LA PRESENCIA DE LOS REPORTEROS y su constatación en el lugar de los hechos se hacen obligatorias en este tema imperioso del invierno, convertido en las últimas tres semanas en el peso informativo más concreto.

Es evidente que la descentralización y el registro de noticias en vivo están alimentados por el rigor del fenómeno en este 2008, que aunque es anual, ha sido el peor en 20 años, según los testimonios. El agua, la que hay que recorrer en chalupas y canoas, corre por las calles como si fueran cauces, encierra poblados, tapona salidas, entra a las casas, arrasa cultivos, provoca éxodos y muertos, lo que ha abierto una extensa geografía ignorada a la que de costumbre no está dedicado el periodismo en su búsqueda cotidiana de interés y novedad. Circunscrito a circuitos de poder y decisiones, es marginal en estos descampados que son el territorio nacional.

La alarma está encendida, el tema se mantiene alto en la atención de las víctimas y los responsables del tema. Aunque sea un ciclo anual, el sistema de alertas tempranas (siempre tardío en Colombia) del invierno lo componen todavía los medios de comunicación. En cada escenario los periodistas palpan las graves condiciones en las que los afectados se sobreponen al despojo, cómo tratan en ollas comunitarias de escampar a la escasez de alimentos y la espera de ayudas que tardan en llegar mientras el agua arrecia. Pero el plazo está contado para seguir ocupándose del invierno, porque al menor respiro climático archivan el tema. Hasta el próximo ciclo.

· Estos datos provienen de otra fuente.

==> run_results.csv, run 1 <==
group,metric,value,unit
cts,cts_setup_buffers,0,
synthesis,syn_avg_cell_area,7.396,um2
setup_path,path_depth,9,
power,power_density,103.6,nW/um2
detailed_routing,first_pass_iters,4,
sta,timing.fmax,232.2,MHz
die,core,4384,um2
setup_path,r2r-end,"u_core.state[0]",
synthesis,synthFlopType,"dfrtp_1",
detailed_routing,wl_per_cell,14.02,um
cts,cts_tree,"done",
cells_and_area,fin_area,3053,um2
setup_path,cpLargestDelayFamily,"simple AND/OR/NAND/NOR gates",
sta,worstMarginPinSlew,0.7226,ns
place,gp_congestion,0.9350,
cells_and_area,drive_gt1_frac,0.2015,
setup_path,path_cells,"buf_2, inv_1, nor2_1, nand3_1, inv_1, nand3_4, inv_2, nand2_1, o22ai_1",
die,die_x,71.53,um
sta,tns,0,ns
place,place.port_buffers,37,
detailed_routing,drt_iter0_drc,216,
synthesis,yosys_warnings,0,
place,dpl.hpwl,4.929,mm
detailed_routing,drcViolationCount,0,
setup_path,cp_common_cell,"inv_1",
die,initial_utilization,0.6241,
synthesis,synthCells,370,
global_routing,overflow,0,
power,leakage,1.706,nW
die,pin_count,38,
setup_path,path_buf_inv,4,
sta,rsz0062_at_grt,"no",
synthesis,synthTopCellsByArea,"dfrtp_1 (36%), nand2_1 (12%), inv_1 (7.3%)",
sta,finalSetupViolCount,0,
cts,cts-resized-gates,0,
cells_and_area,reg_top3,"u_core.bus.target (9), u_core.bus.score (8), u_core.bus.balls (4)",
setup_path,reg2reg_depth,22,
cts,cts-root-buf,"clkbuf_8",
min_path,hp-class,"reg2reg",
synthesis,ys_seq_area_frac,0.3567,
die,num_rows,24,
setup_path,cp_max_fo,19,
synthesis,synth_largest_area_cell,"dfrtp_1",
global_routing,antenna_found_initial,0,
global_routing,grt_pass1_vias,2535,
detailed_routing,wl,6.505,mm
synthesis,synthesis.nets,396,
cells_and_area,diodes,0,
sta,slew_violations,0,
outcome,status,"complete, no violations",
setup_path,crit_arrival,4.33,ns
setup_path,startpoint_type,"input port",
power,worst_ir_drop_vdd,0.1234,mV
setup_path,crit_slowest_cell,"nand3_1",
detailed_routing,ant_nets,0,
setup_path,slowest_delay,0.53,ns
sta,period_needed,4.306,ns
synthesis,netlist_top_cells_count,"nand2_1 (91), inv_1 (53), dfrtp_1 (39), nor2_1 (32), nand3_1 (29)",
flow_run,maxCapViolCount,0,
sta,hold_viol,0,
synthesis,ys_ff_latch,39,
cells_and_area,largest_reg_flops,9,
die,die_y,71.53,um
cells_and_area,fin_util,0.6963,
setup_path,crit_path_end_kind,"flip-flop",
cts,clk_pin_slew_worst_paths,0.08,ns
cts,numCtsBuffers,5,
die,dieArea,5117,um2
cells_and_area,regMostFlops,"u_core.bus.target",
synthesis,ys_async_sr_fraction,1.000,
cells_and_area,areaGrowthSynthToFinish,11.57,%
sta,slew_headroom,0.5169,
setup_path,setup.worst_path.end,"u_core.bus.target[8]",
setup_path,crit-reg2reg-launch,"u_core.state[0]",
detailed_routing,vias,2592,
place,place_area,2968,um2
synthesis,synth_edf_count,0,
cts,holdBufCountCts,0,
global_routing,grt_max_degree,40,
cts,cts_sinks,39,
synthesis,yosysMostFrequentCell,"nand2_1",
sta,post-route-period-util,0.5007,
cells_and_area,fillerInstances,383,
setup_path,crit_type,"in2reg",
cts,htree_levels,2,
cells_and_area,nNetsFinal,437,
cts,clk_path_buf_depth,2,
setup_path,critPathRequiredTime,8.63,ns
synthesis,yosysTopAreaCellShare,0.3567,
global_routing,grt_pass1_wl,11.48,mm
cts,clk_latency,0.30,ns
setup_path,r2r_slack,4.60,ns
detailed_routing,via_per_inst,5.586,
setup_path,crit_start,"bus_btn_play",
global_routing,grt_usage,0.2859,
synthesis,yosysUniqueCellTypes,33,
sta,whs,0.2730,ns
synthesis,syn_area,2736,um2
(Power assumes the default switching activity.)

El Canal Caracol de televisión fue esta vez el primero en avizorar el tamaño de la emergencia. Decidió tener un registro con rigor de enviados especiales, cada noche y día, de los lugares en los que la devastación ha llegado. De a pocos, los medios escritos, radiales y televisivos han seguido el pulso de estos ríos, de esas carreteras taponadas, de esas comunidades agobiadas con muertos, con cultivos anegados y con bloqueo de actividades. Las fuentes de primera mano, los damnificados, los socorristas o alguien de la Oficina de Prevención y Atención de Desastres, cuentan cada día cómo empeora el panorama. Pero ninguna perspectiva adicional dan sobre el tema: ni las ciencias de la Tierra que estudian expertos en clima, erosión, geología, oceanografía o hidrología, aparecen. Ellos podrían, junto con investigaciones de universidades, ayudar a entender cómo se emparenta este período invernal con el calentamiento global, con los ciclos del Pacífico y hasta una onda tropical que cada año proviene de África.

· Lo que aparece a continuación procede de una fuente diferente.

===== src/rtl/sram_march_bist_ctrl_if.sv =====
// ============================================================================
// sram_march_bist_ctrl_if : control and SRAM BIST-port bundle for the March C- controller
// Rev 1.0
// ============================================================================
`default_nettype none

interface sram_march_bist_ctrl_if #(
    parameter int P_DATA_WIDTH = 64,
    parameter int P_ADDR_WIDTH = 6,
    parameter int P_FCNT_WIDTH = 8
);
    logic                    A_BIST_START;
    logic                    A_BIST_BUSY;
    logic                    A_BIST_DONE;
    logic                    A_BIST_FAIL;
    logic [P_FCNT_WIDTH-1:0] A_BIST_FAIL_CNT;
    logic                    A_BIST_EN;
    logic                    A_BIST_MEN;
    logic                    A_BIST_WEN;
    logic                    A_BIST_REN;
    logic [P_ADDR_WIDTH-1:0] A_BIST_ADDR;
    logic [P_DATA_WIDTH-1:0] A_BIST_DIN;
    logic [P_DATA_WIDTH-1:0] A_BIST_BM;
    logic [P_DATA_WIDTH-1:0] A_DOUT;
    logic [P_ADDR_WIDTH-1:0] A_BIST_DIAG_ADDR;
    logic [2:0]              A_BIST_DIAG_ELEM;
    logic [P_DATA_WIDTH-1:0] A_BIST_DIAG_SYND;

    modport master (
        input  A_BIST_START, A_DOUT,
        output A_BIST_BUSY, A_BIST_DONE, A_BIST_FAIL, A_BIST_FAIL_CNT,
               A_BIST_EN, A_BIST_MEN, A_BIST_WEN, A_BIST_REN,
               A_BIST_ADDR, A_BIST_DIN, A_BIST_BM,
               A_BIST_DIAG_ADDR, A_BIST_DIAG_ELEM, A_BIST_DIAG_SYND
    );

    modport slave (
        output A_BIST_START, A_DOUT,
        input  A_BIST_BUSY, A_BIST_DONE, A_BIST_FAIL, A_BIST_FAIL_CNT,
               A_BIST_EN, A_BIST_MEN, A_BIST_WEN, A_BIST_REN,
               A_BIST_ADDR, A_BIST_DIN, A_BIST_BM,
               A_BIST_DIAG_ADDR, A_BIST_DIAG_ELEM, A_BIST_DIAG_SYND
    );
endinterface

`default_nettype wire


===== src/rtl/sram_march_bist_ctrl.sv =====
// ============================================================================
// sram_march_bist_ctrl : March C- BIST controller; RM_BIST_DIAG_EN adds first-failure capture
// Rev 1.0
// ============================================================================
`default_nettype none

module sram_march_bist_ctrl #(
    parameter int P_DATA_WIDTH = 64,
    parameter int P_ADDR_WIDTH = 6,
    parameter int P_FCNT_WIDTH = 8
) (
    input  logic                   A_BIST_CLK,
    input  logic                   A_BIST_RESET_N,
    sram_march_bist_ctrl_if.master bist
);

    typedef enum logic [1:0] {
        S_IDLE  = 2'd0,
        S_RUN   = 2'd1,
        S_DRAIN = 2'd2,
        S_DONE  = 2'd3
    } state_t;

    localparam logic [P_ADDR_WIDTH-1:0] C_ADDR_MAX  = '1;
    localparam logic [2:0]              C_ELEM_LAST = 3'd5;

    state_t                  state_q;
    logic [2:0]              elem_q;
    logic [P_ADDR_WIDTH-1:0] acnt_q;
    logic                    phase_q;
    logic                    busy_q, done_q, fail_q;
    logic [P_FCNT_WIDTH-1:0] fcnt_q, fcnt_d;
    logic                    en_q, men_q, wen_q, ren_q;
    logic [P_ADDR_WIDTH-1:0] addr_q;
    logic [P_DATA_WIDTH-1:0] din_q, bm_q;
    logic                    op_exp_q, rd_pend_q, rd_exp_q;

    logic w_down, w_next_down, w_two_op, w_is_write, w_bg;
    logic w_last_op, w_addr_end, w_mismatch, w_start;

    // Element decode: E3/E4 descend, E1..E4 carry a read then a write per address.
    assign w_down      = (elem_q == 3'd3) || (elem_q == 3'd4);
    assign w_next_down = (elem_q == 3'd2) || (elem_q == 3'd3);
    assign w_two_op    = (elem_q >= 3'd1) && (elem_q <= 3'd4);
    assign w_is_write  = (elem_q == 3'd0) || phase_q;
    assign w_bg        = phase_q ? ((elem_q == 3'd1) || (elem_q == 3'd3))
                                 : ((elem_q == 3'd2) || (elem_q == 3'd4));
    assign w_last_op   = !w_two_op || phase_q;
    assign w_addr_end  = w_down ? (acnt_q == '0) : (acnt_q == C_ADDR_MAX);
    assign w_mismatch  = rd_pend_q && (bist.A_DOUT != {P_DATA_WIDTH{rd_exp_q}});
    assign w_start     = ((state_q == S_IDLE) || (state_q == S_DONE)) && bist.A_BIST_START;
    assign fcnt_d      = (fcnt_q == '1) ? fcnt_q : fcnt_q + P_FCNT_WIDTH'(1);

    always_ff @(posedge A_BIST_CLK or negedge A_BIST_RESET_N) begin
        if (!A_BIST_RESET_N) begin
            state_q   <= S_IDLE;
            elem_q    <= '0;
            acnt_q    <= '0;
            phase_q   <= 1'b0;
            busy_q    <= 1'b0;
            done_q    <= 1'b0;
            fail_q    <= 1'b0;
            fcnt_q    <= '0;
            en_q      <= 1'b0;
            men_q     <= 1'b0;
            wen_q     <= 1'b0;
            ren_q     <= 1'b0;
            addr_q    <= '0;
            din_q     <= '0;
            bm_q      <= '0;
            op_exp_q  <= 1'b0;
            rd_pend_q <= 1'b0;
            rd_exp_q  <= 1'b0;
        end else begin
            // Read data returns one cycle after issue; compare one edge later.
            rd_pend_q <= ren_q;
            rd_exp_q  <= op_exp_q;
            if (w_mismatch) begin
                fail_q <= 1'b1;
                fcnt_q <= fcnt_d;
            end

            case (state_q)
                S_RUN: begin
                    busy_q   <= 1'b1;
                    en_q     <= 1'b1;
                    men_q    <= 1'b1;
                    wen_q    <= w_is_write;
                    ren_q    <= !w_is_write;
                    addr_q   <= acnt_q;
                    din_q    <= {P_DATA_WIDTH{w_bg}};
                    bm_q     <= '1;
                    op_exp_q <= w_bg;
                    if (w_last_op) begin
                        phase_q <= 1'b0;
                        if (w_addr_end) begin
                            elem_q <= elem_q + 3'd1;
                            acnt_q <= w_next_down ? C_ADDR_MAX : '0;
                            if (elem_q == C_ELEM_LAST) begin
                                state_q <= S_DRAIN;
                            end
                        end else begin
                            acnt_q <= w_down ? acnt_q - 1'b1 : acnt_q + 1'b1;
                        end
                    end else begin
                        phase_q <= 1'b1;
                    end
                end
                S_DRAIN: begin
                    men_q   <= 1'b0;
                    wen_q   <= 1'b0;
                    ren_q   <= 1'b0;
                    din_q   <= '0;
                    bm_q    <= '0;
                    state_q <= S_DONE;
                end
                default: begin
                    busy_q <= 1'b0;
                    en_q   <= 1'b0;
                    men_q  <= 1'b0;
                    wen_q  <= 1'b0;
                    ren_q  <= 1'b0;
                    addr_q <= '0;
                    din_q  <= '0;
                    bm_q   <= '0;
                    if (state_q == S_DONE) begin
                        done_q <= 1'b1;
                    end
                    if (w_start) begin
                        state_q <= S_RUN;
                        done_q  <= 1'b0;
                        fail_q  <= 1'b0;
                        fcnt_q  <= '0;
                        elem_q  <= '0;
                        acnt_q  <= '0;
                        phase_q <= 1'b0;
                    end
                end
            endcase
        end
    end

    assign bist.A_BIST_BUSY     = busy_q;
    assign bist.A_BIST_DONE     = done_q;
    assign bist.A_BIST_FAIL     = fail_q;
    assign bist.A_BIST_FAIL_CNT = fcnt_q;
    assign bist.A_BIST_EN       = en_q;
    assign bist.A_BIST_MEN      = men_q;
    assign bist.A_BIST_WEN      = wen_q;
    assign bist.A_BIST_REN      = ren_q;
    assign bist.A_BIST_ADDR     = addr_q;
    assign bist.A_BIST_DIN      = din_q;
    assign bist.A_BIST_BM       = bm_q;

`ifdef RM_BIST_DIAG_EN
    logic [2:0]              op_elem_q, rd_elem_q, dg_elem_q;
    logic [P_ADDR_WIDTH-1:0] rd_addr_q, dg_addr_q;
    logic [P_DATA_WIDTH-1:0] dg_synd_q;

    // Address/element travel with the read so the capture matches the failing op.
    always_ff @(posedge A_BIST_CLK or negedge A_BIST_RESET_N) begin
        if (!A_BIST_RESET_N) begin
            op_elem_q <= '0;
            rd_elem_q <= '0;
            rd_addr_q <= '0;
            dg_elem_q <= '0;
            dg_addr_q <= '0;
            dg_synd_q <= '0;
        end else begin
            op_elem_q <= elem_q;
            rd_elem_q <= op_elem_q;
            rd_addr_q <= addr_q;
            if (w_start) begin
                dg_elem_q <= '0;
                dg_addr_q <= '0;
                dg_synd_q <= '0;
            end else if (w_mismatch && !fail_q) begin
                dg_elem_q <= rd_elem_q;
                dg_addr_q <= rd_addr_q;
                dg_synd_q <= bist.A_DOUT ^ {P_DATA_WIDTH{rd_exp_q}};
            end
        end
    end

    assign bist.A_BIST_DIAG_ADDR = dg_addr_q;
    assign bist.A_BIST_DIAG_ELEM = dg_elem_q;
    assign bist.A_BIST_DIAG_SYND = dg_synd_q;
`else
    assign bist.A_BIST_DIAG_ADDR = '0;
    assign bist.A_BIST_DIAG_ELEM = '0;
    assign bist.A_BIST_DIAG_SYND = '0;
`endif

endmodule

`default_nettype wire


===== src/flat_wrapper.sv =====
// flat-port wrapper written by rule: the top's interface ports become plain ports
module sram_march_bist_ctrl_flat 
#(
    parameter int P_DATA_WIDTH = 64,
    parameter int P_ADDR_WIDTH = 6,
    parameter int P_FCNT_WIDTH = 8
)
  (A_BIST_CLK, A_BIST_RESET_N, bist_A_BIST_START, bist_A_DOUT, bist_A_BIST_BUSY, bist_A_BIST_DONE, bist_A_BIST_FAIL, bist_A_BIST_FAIL_CNT, bist_A_BIST_EN, bist_A_BIST_MEN, bist_A_BIST_WEN, bist_A_BIST_REN, bist_A_BIST_ADDR, bist_A_BIST_DIN, bist_A_BIST_BM, bist_A_BIST_DIAG_ADDR, bist_A_BIST_DIAG_ELEM, bist_A_BIST_DIAG_SYND);
  sram_march_bist_ctrl_if #(.P_DATA_WIDTH(P_DATA_WIDTH), .P_ADDR_WIDTH(P_ADDR_WIDTH), .P_FCNT_WIDTH(P_FCNT_WIDTH)) bist_i ();
  input  logic A_BIST_CLK;
  input  logic A_BIST_RESET_N;
  input wire logic [$bits(bist_i.A_BIST_START)-1:0] bist_A_BIST_START;
  input wire logic [$bits(bist_i.A_DOUT)-1:0] bist_A_DOUT;
  output wire logic [$bits(bist_i.A_BIST_BUSY)-1:0] bist_A_BIST_BUSY;
  output wire logic [$bits(bist_i.A_BIST_DONE)-1:0] bist_A_BIST_DONE;
  output wire logic [$bits(bist_i.A_BIST_FAIL)-1:0] bist_A_BIST_FAIL;
  output wire logic [$bits(bist_i.A_BIST_FAIL_CNT)-1:0] bist_A_BIST_FAIL_CNT;
  output wire logic [$bits(bist_i.A_BIST_EN)-1:0] bist_A_BIST_EN;
  output wire logic [$bits(bist_i.A_BIST_MEN)-1:0] bist_A_BIST_MEN;
  output wire logic [$bits(bist_i.A_BIST_WEN)-1:0] bist_A_BIST_WEN;
  output wire logic [$bits(bist_i.A_BIST_REN)-1:0] bist_A_BIST_REN;
  output wire logic [$bits(bist_i.A_BIST_ADDR)-1:0] bist_A_BIST_ADDR;
  output wire logic [$bits(bist_i.A_BIST_DIN)-1:0] bist_A_BIST_DIN;
  output wire logic [$bits(bist_i.A_BIST_BM)-1:0] bist_A_BIST_BM;
  output wire logic [$bits(bist_i.A_BIST_DIAG_ADDR)-1:0] bist_A_BIST_DIAG_ADDR;
  output wire logic [$bits(bist_i.A_BIST_DIAG_ELEM)-1:0] bist_A_BIST_DIAG_ELEM;
  output wire logic [$bits(bist_i.A_BIST_DIAG_SYND)-1:0] bist_A_BIST_DIAG_SYND;
  assign bist_i.A_BIST_START = bist_A_BIST_START;
  assign bist_i.A_DOUT = bist_A_DOUT;
  assign bist_A_BIST_BUSY = bist_i.A_BIST_BUSY;
  assign bist_A_BIST_DONE = bist_i.A_BIST_DONE;
  assign bist_A_BIST_FAIL = bist_i.A_BIST_FAIL;
  assign bist_A_BIST_FAIL_CNT = bist_i.A_BIST_FAIL_CNT;
  assign bist_A_BIST_EN = bist_i.A_BIST_EN;
  assign bist_A_BIST_MEN = bist_i.A_BIST_MEN;
  assign bist_A_BIST_WEN = bist_i.A_BIST_WEN;
  assign bist_A_BIST_REN = bist_i.A_BIST_REN;
  assign bist_A_BIST_ADDR = bist_i.A_BIST_ADDR;
  assign bist_A_BIST_DIN = bist_i.A_BIST_DIN;
  assign bist_A_BIST_BM = bist_i.A_BIST_BM;
  assign bist_A_BIST_DIAG_ADDR = bist_i.A_BIST_DIAG_ADDR;
  assign bist_A_BIST_DIAG_ELEM = bist_i.A_BIST_DIAG_ELEM;
  assign bist_A_BIST_DIAG_SYND = bist_i.A_BIST_DIAG_SYND;
  sram_march_bist_ctrl #(.P_DATA_WIDTH(P_DATA_WIDTH), .P_ADDR_WIDTH(P_ADDR_WIDTH), .P_FCNT_WIDTH(P_FCNT_WIDTH)) u_core (.A_BIST_CLK(A_BIST_CLK), .A_BIST_RESET_N(A_BIST_RESET_N), .bist(bist_i));
endmodule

Depender de la urgencia anual para tratar en los medios el tema, impide la corrección definitiva de este mal que no logra abrir un espacio en el seguimiento informativo. Buscar un conocimiento preventivo que no esté atado a las evacuaciones, para monitorear por hábito el caudal de ríos que nos recorren y el estado de la infraestructura de localidades con alcantarillados nulos, de la deforestación, de la toma de antiguos cauces de ríos como zonas habitables, lo cual redobla el riesgo cada vez. Asistir a la reubicación de estas personas y de sus cultivos durante la tregua entre las lluvias. Para no ser sordos a los llamados que ahora el Estado recibe de las más de 85 mil familias y más de 220 mil personas que han sido afectadas en este 2008 acuoso (10.633 familias tocó el invierno de 2006, según la Cruz Roja). Hoy son 217 municipios acosados por el agua y en un solo barrio, como El Socorro, en Medellín, donde tiraron escombros prohibidos durante años, 28 personas murieron en la madrugada porque una montaña entera se rodó sobre sus casas bien construidas en material. ¿Habrá forma de que este invierno aciago no sea en vano?